About Us

My photo
United States
We were married on September 27, 2009. We began our journey more than three years ago. We have had four losses to date and are still trying to conceive our sticky bean.

Saturday, September 24, 2011

Update (and possible TMI alert)

Everyone has been asking for adoption updates. I often don't know what to say. I feel like I'm letting everyone else down by telling them there isn't much to update but there just isn't anything to share. We have a fundraiser coming up soon. I'll share the link then. Honestly, adoption is super-expensive. Until we can afford to have the homestudy done, there won't really be anything to share.

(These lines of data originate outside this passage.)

`config.mk`:
```
export PLATFORM = sky130hd
export DESIGN_NAME = fb_vport_timing
export DESIGN_NICKNAME = d
export VERILOG_FILES = /design/src/rtl/fb_vport_pkg.sv /design/src/rtl/fb_vport_fifo.sv /design/src/rtl/fb_vport_timing.sv
export SDC_FILE = /design/constraint.sdc
export NUM_CORES = 1
export LEC_CHECK = 0
export CAP_MARGIN = 10
export CORE_AREA = 4 4 100 102
export CTS_CLUSTER_DIAMETER = 200
export DETAILED_ROUTE_END_ITERATION = 6
export DIE_AREA = 0 0 104 106
export GPL_TIMING_DRIVEN = 1
export PLACE_DENSITY_LB_ADDON = 0.2
export SYNTH_ARGS = -nofsm -noshare
export SYNTH_HDL_FRONTEND = slang
export SYNTH_SLANG_ARGS = --single-unit
```
`constraint.sdc`:
```
create_clock -name iCLK -period 5.5 [get_ports iCLK]
set_clock_uncertainty 0.05 [all_clocks]
set_input_delay 1.1 -clock iCLK [delete_from_list [all_inputs] [get_ports iCLK]]
set_output_delay 1.1 -clock iCLK [all_outputs]
set_load 0.005 [all_outputs]
```
`src/rtl/fb_vport_pkg.sv`:
```
// Shared types and helpers for the frame-buffer video port:
// alignment state, RGB555 field layout, colour expansion and raster totals.
package fb_vport_pkg;

   typedef enum logic {
      SEEK = 1'b0,
      RUN  = 1'b1
   } state_t;

   localparam int unsigned C_W   = 5;
   localparam int unsigned R_LSB = 10;
   localparam int unsigned G_LSB = 5;
   localparam int unsigned B_LSB = 0;

   // Replicating the top bits keeps full-scale 0x1F mapped to 0xFF.
   function automatic logic [7:0] expand5to8(input logic [4:0] c);
      return {c, c[4:2]};
   endfunction

   function automatic int unsigned h_tot(input int unsigned act, input int unsigned fp,
                                         input int unsigned sw, input int unsigned bp);
      return act + fp + sw + bp;
   endfunction

   function automatic int unsigned v_tot(input int unsigned act, input int unsigned fp,
                                         input int unsigned sw, input int unsigned bp);
      return act + fp + sw + bp;
   endfunction

endpackage

```
`src/rtl/fb_vport_fifo.sv`:
```
// Synchronous show-ahead FIFO with occupancy count; writes into a full FIFO
// are dropped, reads from an empty FIFO are ignored.
module fb_vport_fifo #(
   parameter int unsigned WIDTH = 16,
   parameter int unsigned DEPTH = 4
) (
   input  logic               iCLK,
   input  logic               iRESET,
   input  logic               iWR,
   input  logic [WIDTH-1:0]   iDATA,
   input  logic               iRD,
   output logic [WIDTH-1:0]   oDATA,
   output logic [$clog2(DEPTH):0] oCOUNT,
   output logic               oEMPTY
);

   localparam int unsigned AW = $clog2(DEPTH);
   localparam int unsigned CW = AW + 1;

   logic [WIDTH-1:0] r_mem [DEPTH];
   logic [AW-1:0]    r_wptr;
   logic [AW-1:0]    r_rptr;
   logic [CW-1:0]    r_count;
   logic             w_full;
   logic             w_wr;
   logic             w_rd;

   assign w_full = (r_count == CW'(DEPTH));
   assign oEMPTY = (r_count == '0);
   assign w_wr   = iWR && !w_full;
   assign w_rd   = iRD && !oEMPTY;
   assign oDATA  = r_mem[r_rptr];
   assign oCOUNT = r_count;

   always_ff @(posedge iCLK or posedge iRESET) begin
      if (iRESET) begin
         r_wptr  <= '0;
         r_rptr  <= '0;
         r_count <= '0;
      end else begin
         if (w_wr) r_wptr <= r_wptr + AW'(1);
         if (w_rd) r_rptr <= r_rptr + AW'(1);
         r_count <= r_count + CW'(w_wr) - CW'(w_rd);
      end
   end

   always_ff @(posedge iCLK) begin
      if (w_wr) r_mem[r_wptr] <= iDATA;
   end

endmodule

```
`src/rtl/fb_vport_timing.sv`:
```
// DVI raster timing generator that pulls RGB555 pixels from a frame-buffer
// stream, expands them to RGB888 and keeps frame alignment via the start flag.
module fb_vport_timing
   import fb_vport_pkg::*;
#(
   parameter int unsigned H_ACT      = 640,
   parameter int unsigned H_FP       = 16,
   parameter int unsigned H_SW       = 96,
   parameter int unsigned H_BP       = 48,
   parameter int unsigned V_ACT      = 480,
   parameter int unsigned V_FP       = 10,
   parameter int unsigned V_SW       = 2,
   parameter int unsigned V_BP       = 33,
   parameter bit          HS_POL     = 1'b0,
   parameter bit          VS_POL     = 1'b0,
   parameter int unsigned FIFO_DEPTH = 4
) (
   input  logic        iCLK,
   input  logic        iRESET,
   input  logic        iFB_START,
   input  logic [14:0] iFB_DATA,
   input  logic        iFB_DV,
   output logic        oFB_READY,
   output logic [7:0]  oRED,
   output logic [7:0]  oGRN,
   output logic [7:0]  oBLU,
   output logic        oHS,
   output logic        oVS,
   output logic        oDE,
   output logic        oFRAME,
   output logic        oUNDERFLOW,
   output logic        oRESYNC
);

   localparam int unsigned H_TOT = h_tot(H_ACT, H_FP, H_SW, H_BP);
   localparam int unsigned V_TOT = v_tot(V_ACT, V_FP, V_SW, V_BP);
   localparam int unsigned HW    = $clog2(H_TOT);
   localparam int unsigned VW    = $clog2(V_TOT);
   localparam int unsigned CW    = $clog2(FIFO_DEPTH) + 1;

   logic [HW-1:0] r_hcnt;
   logic [VW-1:0] r_vcnt;
   state_t        r_state;
   state_t        w_state_n;

   logic [15:0]   w_head;
   logic [CW-1:0] w_count;
   logic          w_empty;
   logic          w_pop;
   logic          w_show;
   logic          w_frame;
   logic          w_under;
   logic          w_resync;
   logic          w_active;
   logic          w_org;
   logic          w_sof;
   logic          w_hs_on;
   logic          w_vs_on;

   logic [7:0]    r_red, r_grn, r_blu;
   logic          r_hs, r_vs, r_de, r_frame, r_under, r_resync, r_ready;

   fb_vport_fifo #(
      .WIDTH (16),
      .DEPTH (FIFO_DEPTH)
   ) u_fifo (
      .iCLK   (iCLK),
      .iRESET (iRESET),
      .iWR    (iFB_DV),
      .iDATA  ({iFB_START, iFB_DATA}),
      .iRD    (w_pop),
      .oDATA  (w_head),
      .oCOUNT (w_count),
      .oEMPTY (w_empty)
   );

   assign w_active = (r_hcnt < HW'(H_ACT)) && (r_vcnt < VW'(V_ACT));
   assign w_org    = (r_hcnt == '0) && (r_vcnt == '0);
   assign w_sof    = w_head[15];
   assign w_hs_on  = (r_hcnt >= HW'(H_ACT + H_FP)) && (r_hcnt < HW'(H_ACT + H_FP + H_SW));
   assign w_vs_on  = (r_vcnt >= VW'(V_ACT + V_FP)) && (r_vcnt < VW'(V_ACT + V_FP + V_SW));

   always_ff @(posedge iCLK or posedge iRESET) begin
      if (iRESET) begin
         r_hcnt <= '0;
         r_vcnt <= '0;
      end else if (r_hcnt == HW'(H_TOT - 1)) begin
         r_hcnt <= '0;
         r_vcnt <= (r_vcnt == VW'(V_TOT - 1)) ? '0 : r_vcnt + VW'(1);
      end else begin
         r_hcnt <= r_hcnt + HW'(1);
      end
   end

   always_ff @(posedge iCLK or posedge iRESET) begin
      if (iRESET) r_state <= SEEK;
      else        r_state <= w_state_n;
   end

   always_comb begin
      w_state_n = r_state;
      w_pop     = 1'b0;
      w_show    = 1'b0;
      w_frame   = 1'b0;
      w_under   = 1'b0;
      w_resync  = 1'b0;
      case (r_state)
         SEEK: begin
            if (!w_empty) begin
               if (!w_sof) begin
                  w_pop = 1'b1;
               end else if (w_org) begin
                  w_state_n = RUN;
                  w_pop     = 1'b1;
                  w_show    = 1'b1;
                  w_frame   = 1'b1;
               end
            end
         end
         RUN: begin
            if (w_active) begin
               if (w_empty) begin
                  w_under   = 1'b1;
                  w_resync  = 1'b1;
                  w_state_n = SEEK;
               // Start flag must coincide exactly with the origin; either
               // mismatch direction means the stream has slipped.
               end else if (w_sof != w_org) begin
                  w_resync  = 1'b1;
                  w_state_n = SEEK;
               end else begin
                  w_pop   = 1'b1;
                  w_show  = 1'b1;
                  w_frame = w_org;
               end
            end
         end
         default: w_state_n = SEEK;
      endcase
   end

   always_ff @(posedge iCLK or posedge iRESET) begin
      if (iRESET) begin
         r_red    <= '0;
         r_grn    <= '0;
         r_blu    <= '0;
         r_hs     <= ~HS_POL;
         r_vs     <= ~VS_POL;
         r_de     <= 1'b0;
         r_frame  <= 1'b0;
         r_under  <= 1'b0;
         r_resync <= 1'b0;
         r_ready  <= 1'b0;
      end else begin
         r_red    <= w_show ? expand5to8(w_head[R_LSB +: C_W]) : '0;
         r_grn    <= w_show ? expand5to8(w_head[G_LSB +: C_W]) : '0;
         r_blu    <= w_show ? expand5to8(w_head[B_LSB +: C_W]) : '0;
         r_hs     <= w_hs_on ? HS_POL : ~HS_POL;
         r_vs     <= w_vs_on ? VS_POL : ~VS_POL;
         r_de     <= w_active;
         r_frame  <= w_frame;
         r_under  <= w_under;
         r_resync <= w_resync;
         // Judged on the pre-edge count so a beat already in flight still fits.
         r_ready  <= (w_count <= CW'(FIFO_DEPTH - 2));
      end
   end

   assign oRED       = r_red;
   assign oGRN       = r_grn;
   assign oBLU       = r_blu;
   assign oHS        = r_hs;
   assign oVS        = r_vs;
   assign oDE        = r_de;
   assign oFRAME     = r_frame;
   assign oUNDERFLOW = r_under;
   assign oRESYNC    = r_resync;
   assign oFB_READY  = r_ready;

endmodule

```
==> results of run 1 <==
[cell usage after synthesis (2+ instances only)]
cell type,number
sky130_fd_sc_hd__edfxtp_1,64
sky130_fd_sc_hd__dfrtp_1,48
sky130_fd_sc_hd__and2_1,20
sky130_fd_sc_hd__mux4_2,16
sky130_fd_sc_hd__inv_1,15
sky130_fd_sc_hd__ha_1,14
sky130_fd_sc_hd__nor2_1,13
sky130_fd_sc_hd__buf_4,12
sky130_fd_sc_hd__nand3_1,10
sky130_fd_sc_hd__nand2_1,8
sky130_fd_sc_hd__o21ai_0,8
sky130_fd_sc_hd__xnor2_1,7
sky130_fd_sc_hd__xor2_1,7
sky130_fd_sc_hd__nand4_1,5
sky130_fd_sc_hd__and3_2,4
sky130_fd_sc_hd__a21oi_1,3
sky130_fd_sc_hd__a31oi_1,3
sky130_fd_sc_hd__and3_1,3
sky130_fd_sc_hd__nor2b_1,3
sky130_fd_sc_hd__nor3_1,3
sky130_fd_sc_hd__nor3b_1,3
sky130_fd_sc_hd__nor4_1,3
sky130_fd_sc_hd__a21o_1,2
sky130_fd_sc_hd__and3b_1,2
sky130_fd_sc_hd__buf_2,2
sky130_fd_sc_hd__clkbuf_1,2
sky130_fd_sc_hd__dfstp_2,2
[worst paths after layout]
check	to	slack [ns]
min in group asynchronous	oRED[2]	0.77
hold / removal	r_hcnt[0]	0.46
max in group asynchronous	oHS	4.07
setup reg to reg	u_fifo.oCOUNT[2]	2.07
setup / recovery	u_fifo.oCOUNT[2]	2.07
hold reg to reg	r_hcnt[0]	0.46
[registers in the layout, summed over array words and instances, names as in the netlist, 3 cells and up]
| name | count |
|---|---|
| u_fifo.r_mem | 64 |
| oGRN | 5 |
| u_fifo.oCOUNT | 3 |
| r_hcnt | 10 |
| r_vcnt | 10 |
| oBLU | 5 |
| oRED | 5 |
[cell usage in the layout, fill, tap and decap left out, types with 2 or more instances in the layout]
cell type and instances:
sky130_fd_sc_hd__inv_8 2, sky130_fd_sc_hd__nor2b_1 3, sky130_fd_sc_hd__o21ai_0 8, sky130_fd_sc_hd__clkinvlp_4 2, sky130_fd_sc_hd__nor3b_1 3, sky130_fd_sc_hd__mux4_2 16, sky130_fd_sc_hd__ha_1 14, sky130_fd_sc_hd__inv_6 3
sky130_fd_sc_hd__xnor2_1 7, sky130_fd_sc_hd__and2_1 20, sky130_fd_sc_hd__nor2_1 13, sky130_fd_sc_hd__inv_1 14, sky130_fd_sc_hd__clkinv_4 6, sky130_fd_sc_hd__bufinv_16 2, sky130_fd_sc_hd__nor4_1 3, sky130_fd_sc_hd__dfrtp_1 48
sky130_fd_sc_hd__clkbuf_16 16, sky130_fd_sc_hd__a21o_1 2, sky130_fd_sc_hd__and3b_1 2, sky130_fd_sc_hd__clkdlybuf4s50_1 49, sky130_fd_sc_hd__a31oi_1 3, sky130_fd_sc_hd__nand2_1 8, sky130_fd_sc_hd__xor2_1 7, sky130_fd_sc_hd__a21oi_1 3
sky130_fd_sc_hd__nand4_1 5, sky130_fd_sc_hd__edfxtp_1 64, sky130_fd_sc_hd__and3_2 4, sky130_fd_sc_hd__nand3_1 10, sky130_fd_sc_hd__nor3_1 3, sky130_fd_sc_hd__dfstp_2 2, sky130_fd_sc_hd__and3_1 3
[area by class of cell]
| class | instances | area share |
|---|---|---|
| inverter | 15 | 0.009622 |
| multi-input combinational | 155 | 0.2346 |
| sequential | 114 | 0.5427 |
| clock buffer | 17 | 0.07077 |
| timing repair buffer | 51 | 0.08852 |
| tap | 111 | 0.02373 |
| clock inverter | 15 | 0.03015 |
[metrics by stage]
step                power (mW)  cells  area, um2  worst slack (ns)
floorplan                1.448    302       4738             2.174
global placement         1.555    445       5241             2.122
detailed placement       1.573    445       5241             2.053
CTS                      2.658    477       5832             2.002
global route             2.758    478       5852             1.837
finish                   2.621    478       5852             2.068
[report_power, final]
group          leakage (nW)  internal [mW]  switching [mW]
clock                 0.283          0.657           0.416
combinational         0.802          0.218           0.221
sequential             1.24           1.04          0.0648
[worst reg2reg max path, stage by stage, from the launching register on]
cell,delay [ns]
sky130_fd_sc_hd__dfrtp_1,0.85
sky130_fd_sc_hd__mux4_2,0.46
sky130_fd_sc_hd__ha_1,0.34
sky130_fd_sc_hd__nor3b_1,0.26
sky130_fd_sc_hd__a31oi_1,0.15
sky130_fd_sc_hd__nor2_1,0.19
sky130_fd_sc_hd__ha_1,0.26
sky130_fd_sc_hd__inv_1,0.06
sky130_fd_sc_hd__ha_1,0.13
sky130_fd_sc_hd__inv_1,0.05
sky130_fd_sc_hd__fa_1,0.36
sky130_fd_sc_hd__xor2_1,0.17
[metal layers]
metal / GRT usage / share of wire / vias up / wire length (um)
li1: - / - / 1211 / -
met1: 0.2064 / 0.44 / 1301 / 3607
met2: 0.2502 / 0.49 / 59 / 4006
met3: 0.05586 / 0.049 / 11 / 395
met4: 0.06838 / 0.015 / 0 / 119
met5: 0 / 0 / - / 0
[cell families (layout without fill, tap and decap cells)]
family          Yosys count  in the layout  synth area share
compound gates           23             23           0.03248
xor+xnor                 14             14           0.02588
fa+ha+maj                15             15           0.04119
buf+inv                  33             98           0.04014
flops                   114            114            0.6702
mux                      17             17           0.07843
simple gates             86             86            0.1117
==> flow_metrics.py, run 1 <==
metrics = {
    "power": {
        "ir_worst_vdd_uv": 388.0,
        "p_leak_nw": 2.327,
        "cellPowerDensity_mw_per_mm2": 448.0,
    },
    "die": {
        "die_x_um": 104,
        "die_area_mm2": 0.01102,
        "core_area_mm2": 0.009109,
        "core.rowCount": 35,
        "start_util": 0.5202,
        "die_height_um": 106,
        "floorplan.io_pins": 50,
    },
    "yosys": {
        "post_synth_instance_area_mm2": 0.004738,
        "yosys-top-cells-area": "sky130_fd_sc_hd__edfxtp_1, sky130_fd_sc_hd__dfrtp_1, sky130_fd_sc_hd__mux4_2",
        "syn_area_per_cell_um2": 15.69,
        "post-synth-top-area-cell": "sky130_fd_sc_hd__edfxtp_1",
        "synth.yosys.seq_area_share": 0.6702,
        "synthDistinctLibCells": 47,
        "share_of_flip_flops_with_an_asynchronous_set_or_reset": 0.4386,
        "number_of_synthesized_register_bits": 114,
        "syn_inst": 302,
        "synth.net_count": 336,
        "dominantRegCellSynth": "sky130_fd_sc_hd__edfxtp_1",
        "yosysTopAreaCellShare": 0.4056,
        "yosys_warnings": 0,
        "synth-edff-count": 64,
    },
    "critical_path": {
        "crit_required_ns": 5.85,
        "crit_top_cell": "sky130_fd_sc_hd__ha_1",
        "crit_path_max_delay_cell_type": "sky130_fd_sc_hd__dfrtp_1",
        "cp.depth": 11,
        "reg2reg_depth": 11,
        "crit_path_cell_trace": "mux4_2, ha_1, nor3b_1, a31oi_1, nor2_1, ha_1, inv_1, ha_1, inv_1, fa_1, xor2_1",
        "worst_r2r_startpoint": "u_fifo.r_rptr[1]",
        "timing.critical_path.from_type": "flop",
        "crit_family": "adder cells",
        "worst_setup_path_startpoint": "u_fifo.r_rptr[1]",
        "path_class": "reg2reg",
        "slowest_delay_ns": 0.85,
        "worstPathBufferInverterCount": 2,
        "cp_max_fo": 17,
        "critPathArrivalTime_ns": 3.78,
        "worst_setup_path_end_kind": "flop",
    },
    "routing": {
        "routed_wire_length_per_instance_um": 17.01,
        "antenna_violating_nets_post_route": 0,
        "remaining_drc_errors": 0,
        "drtIter0Drc": 138,
        "drtPass1Iterations": 4,
        "dr_total_vias": 2582,
        "routed_wl_um": 8129,
        "routed_via_density": 5.402,
    },
    "worst_hold_path": {
        "whs_path_cells": 1,
        "min-delay-path-class": "reg2reg",
        "holdCritStartpoint": "r_hcnt[0]",
    },
    "sta": {
        "setup_total_negative_slack_ns": 0,
        "setup_violations": 0,
        "period_minus_slack_ns": 3.432,
        "timing.hold.ws_ns": 0.4627,
        "max_freq_ghz": 0.2914,
        "tightestPinTransition_ns": 1.029,
        "post-route-period-util": 0.6240,
        "finalMaxSlewViolations": 0,
        "grt_setup_unrepaired": "false",
        "worst_slew_margin_rel": 0.3113,
        "hold_viol_final": 0,
    },
    "clock_tree": {
        "tritoncts": "built",
        "cts_hold_buf": 0,
        "cts_max_level": 4,
        "clock_sink_count": 114,
        "post_cts_clock_slew_at_the_launch_and_capture_registers_of_the_worst_setup_and_hold_paths_ns": 0.06,
        "postCtsResizedCells": 0,
        "ctsRootBufferMaster": "sky130_fd_sc_hd__clkbuf_8",
        "clock_insertion_delay_at_the_later_pin_of_the_skew_report_ns": 0.51,
        "cts_buf_count": 17,
        "postCtsSetupBuffers": 0,
        "cts-root-to-sink-buffers": 2,
    },
    "cells_and_area": {
        "antenna_cells_inserted": 0,
        "seq_cell_area_mm2": 0.003176,
        "nNetsFinal": 388,
        "areaGrowthSynthToFinish_pct": 23.50,
        "multi_input_area_mm2": 0.001373,
        "n_fill_cell": 689,
        "share_of_post_route_cells_with_drive_strength_above_1": 0.1771,
        "final_core_utilization": 0.6424,
    },
    "placement": {
        "detailedPlacementHpwl_um": 4944,
        "placement.io_buffers": 49,
        "gp_congestion": 0.7760,
    },
    "global_routing": {
        "grt_pass1_wl_um": 13500,
        "grtUsageTotal": 0.1607,
        "grt-ovfl-total": 0,
        "grt_max_degree": 51,
        "first_global_vias": 2634,
        "antenna_found_initial": 0,
    },
    "outcome": {
        "outcome": "completed",
    },
    "flow_run": {
        "maxCapViolations": 0,
    },
}
Power figures use the tool's default switching activity.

After we pass a hime study, we will apply for grants. When i know we have those, then (and only then) will we step up our search. THAT'S when we may have regular updates on the project. But please know that this is not a fast or easy process. Please don't expect us to have a baby in a years time. It's not likely. :( It's unfair, yes, but it's what we're stuck dealing with.

That being said, Chris has been bitten by the baby bug again. He wants to try while we wait...only without the RE. I have mixed feelings. Part of me feels like it would be dishonest to be fundraising for adoption and trying to conceive at the same time. But another part of me feels that if you're helping by donating then you really want to see us fulfill our dreams of becoming parents, no matter how it happens. (Any donors want to share your feelings on the topic? Please be honest.)

And then there's the stress. I've really been enjoying not worrying about where I am in my cycle. I like not forcing myself to have sex just because of the cycle day I happen to be on. Sex is starting to be fun again. We're having sex because we want to, not because we have to. I don't have a doctor telling me have sex this night and this night but not this one. It's no longer a chore to be intimate. I'm just not sure I want to give up this progress for temping, charting, cervix checking, preseed, and pills. Not to mentioned the Soy induced side effects. :(

1 comment:

  1. You both need to want to try again. I went through a phase where I wanted to do both at the same time, but my husband didn't. We talked it over and decided to re-evaluate in 6 months or so. You both need to feel good about it, because it's gruelling enough as it is without adding too many mixed emotions.
    As for the money, well, I'm sure that if you've already spent it on the homestudy and can't give it back, but get a baby in the end, people will understand. I would hope so, anyway. I would.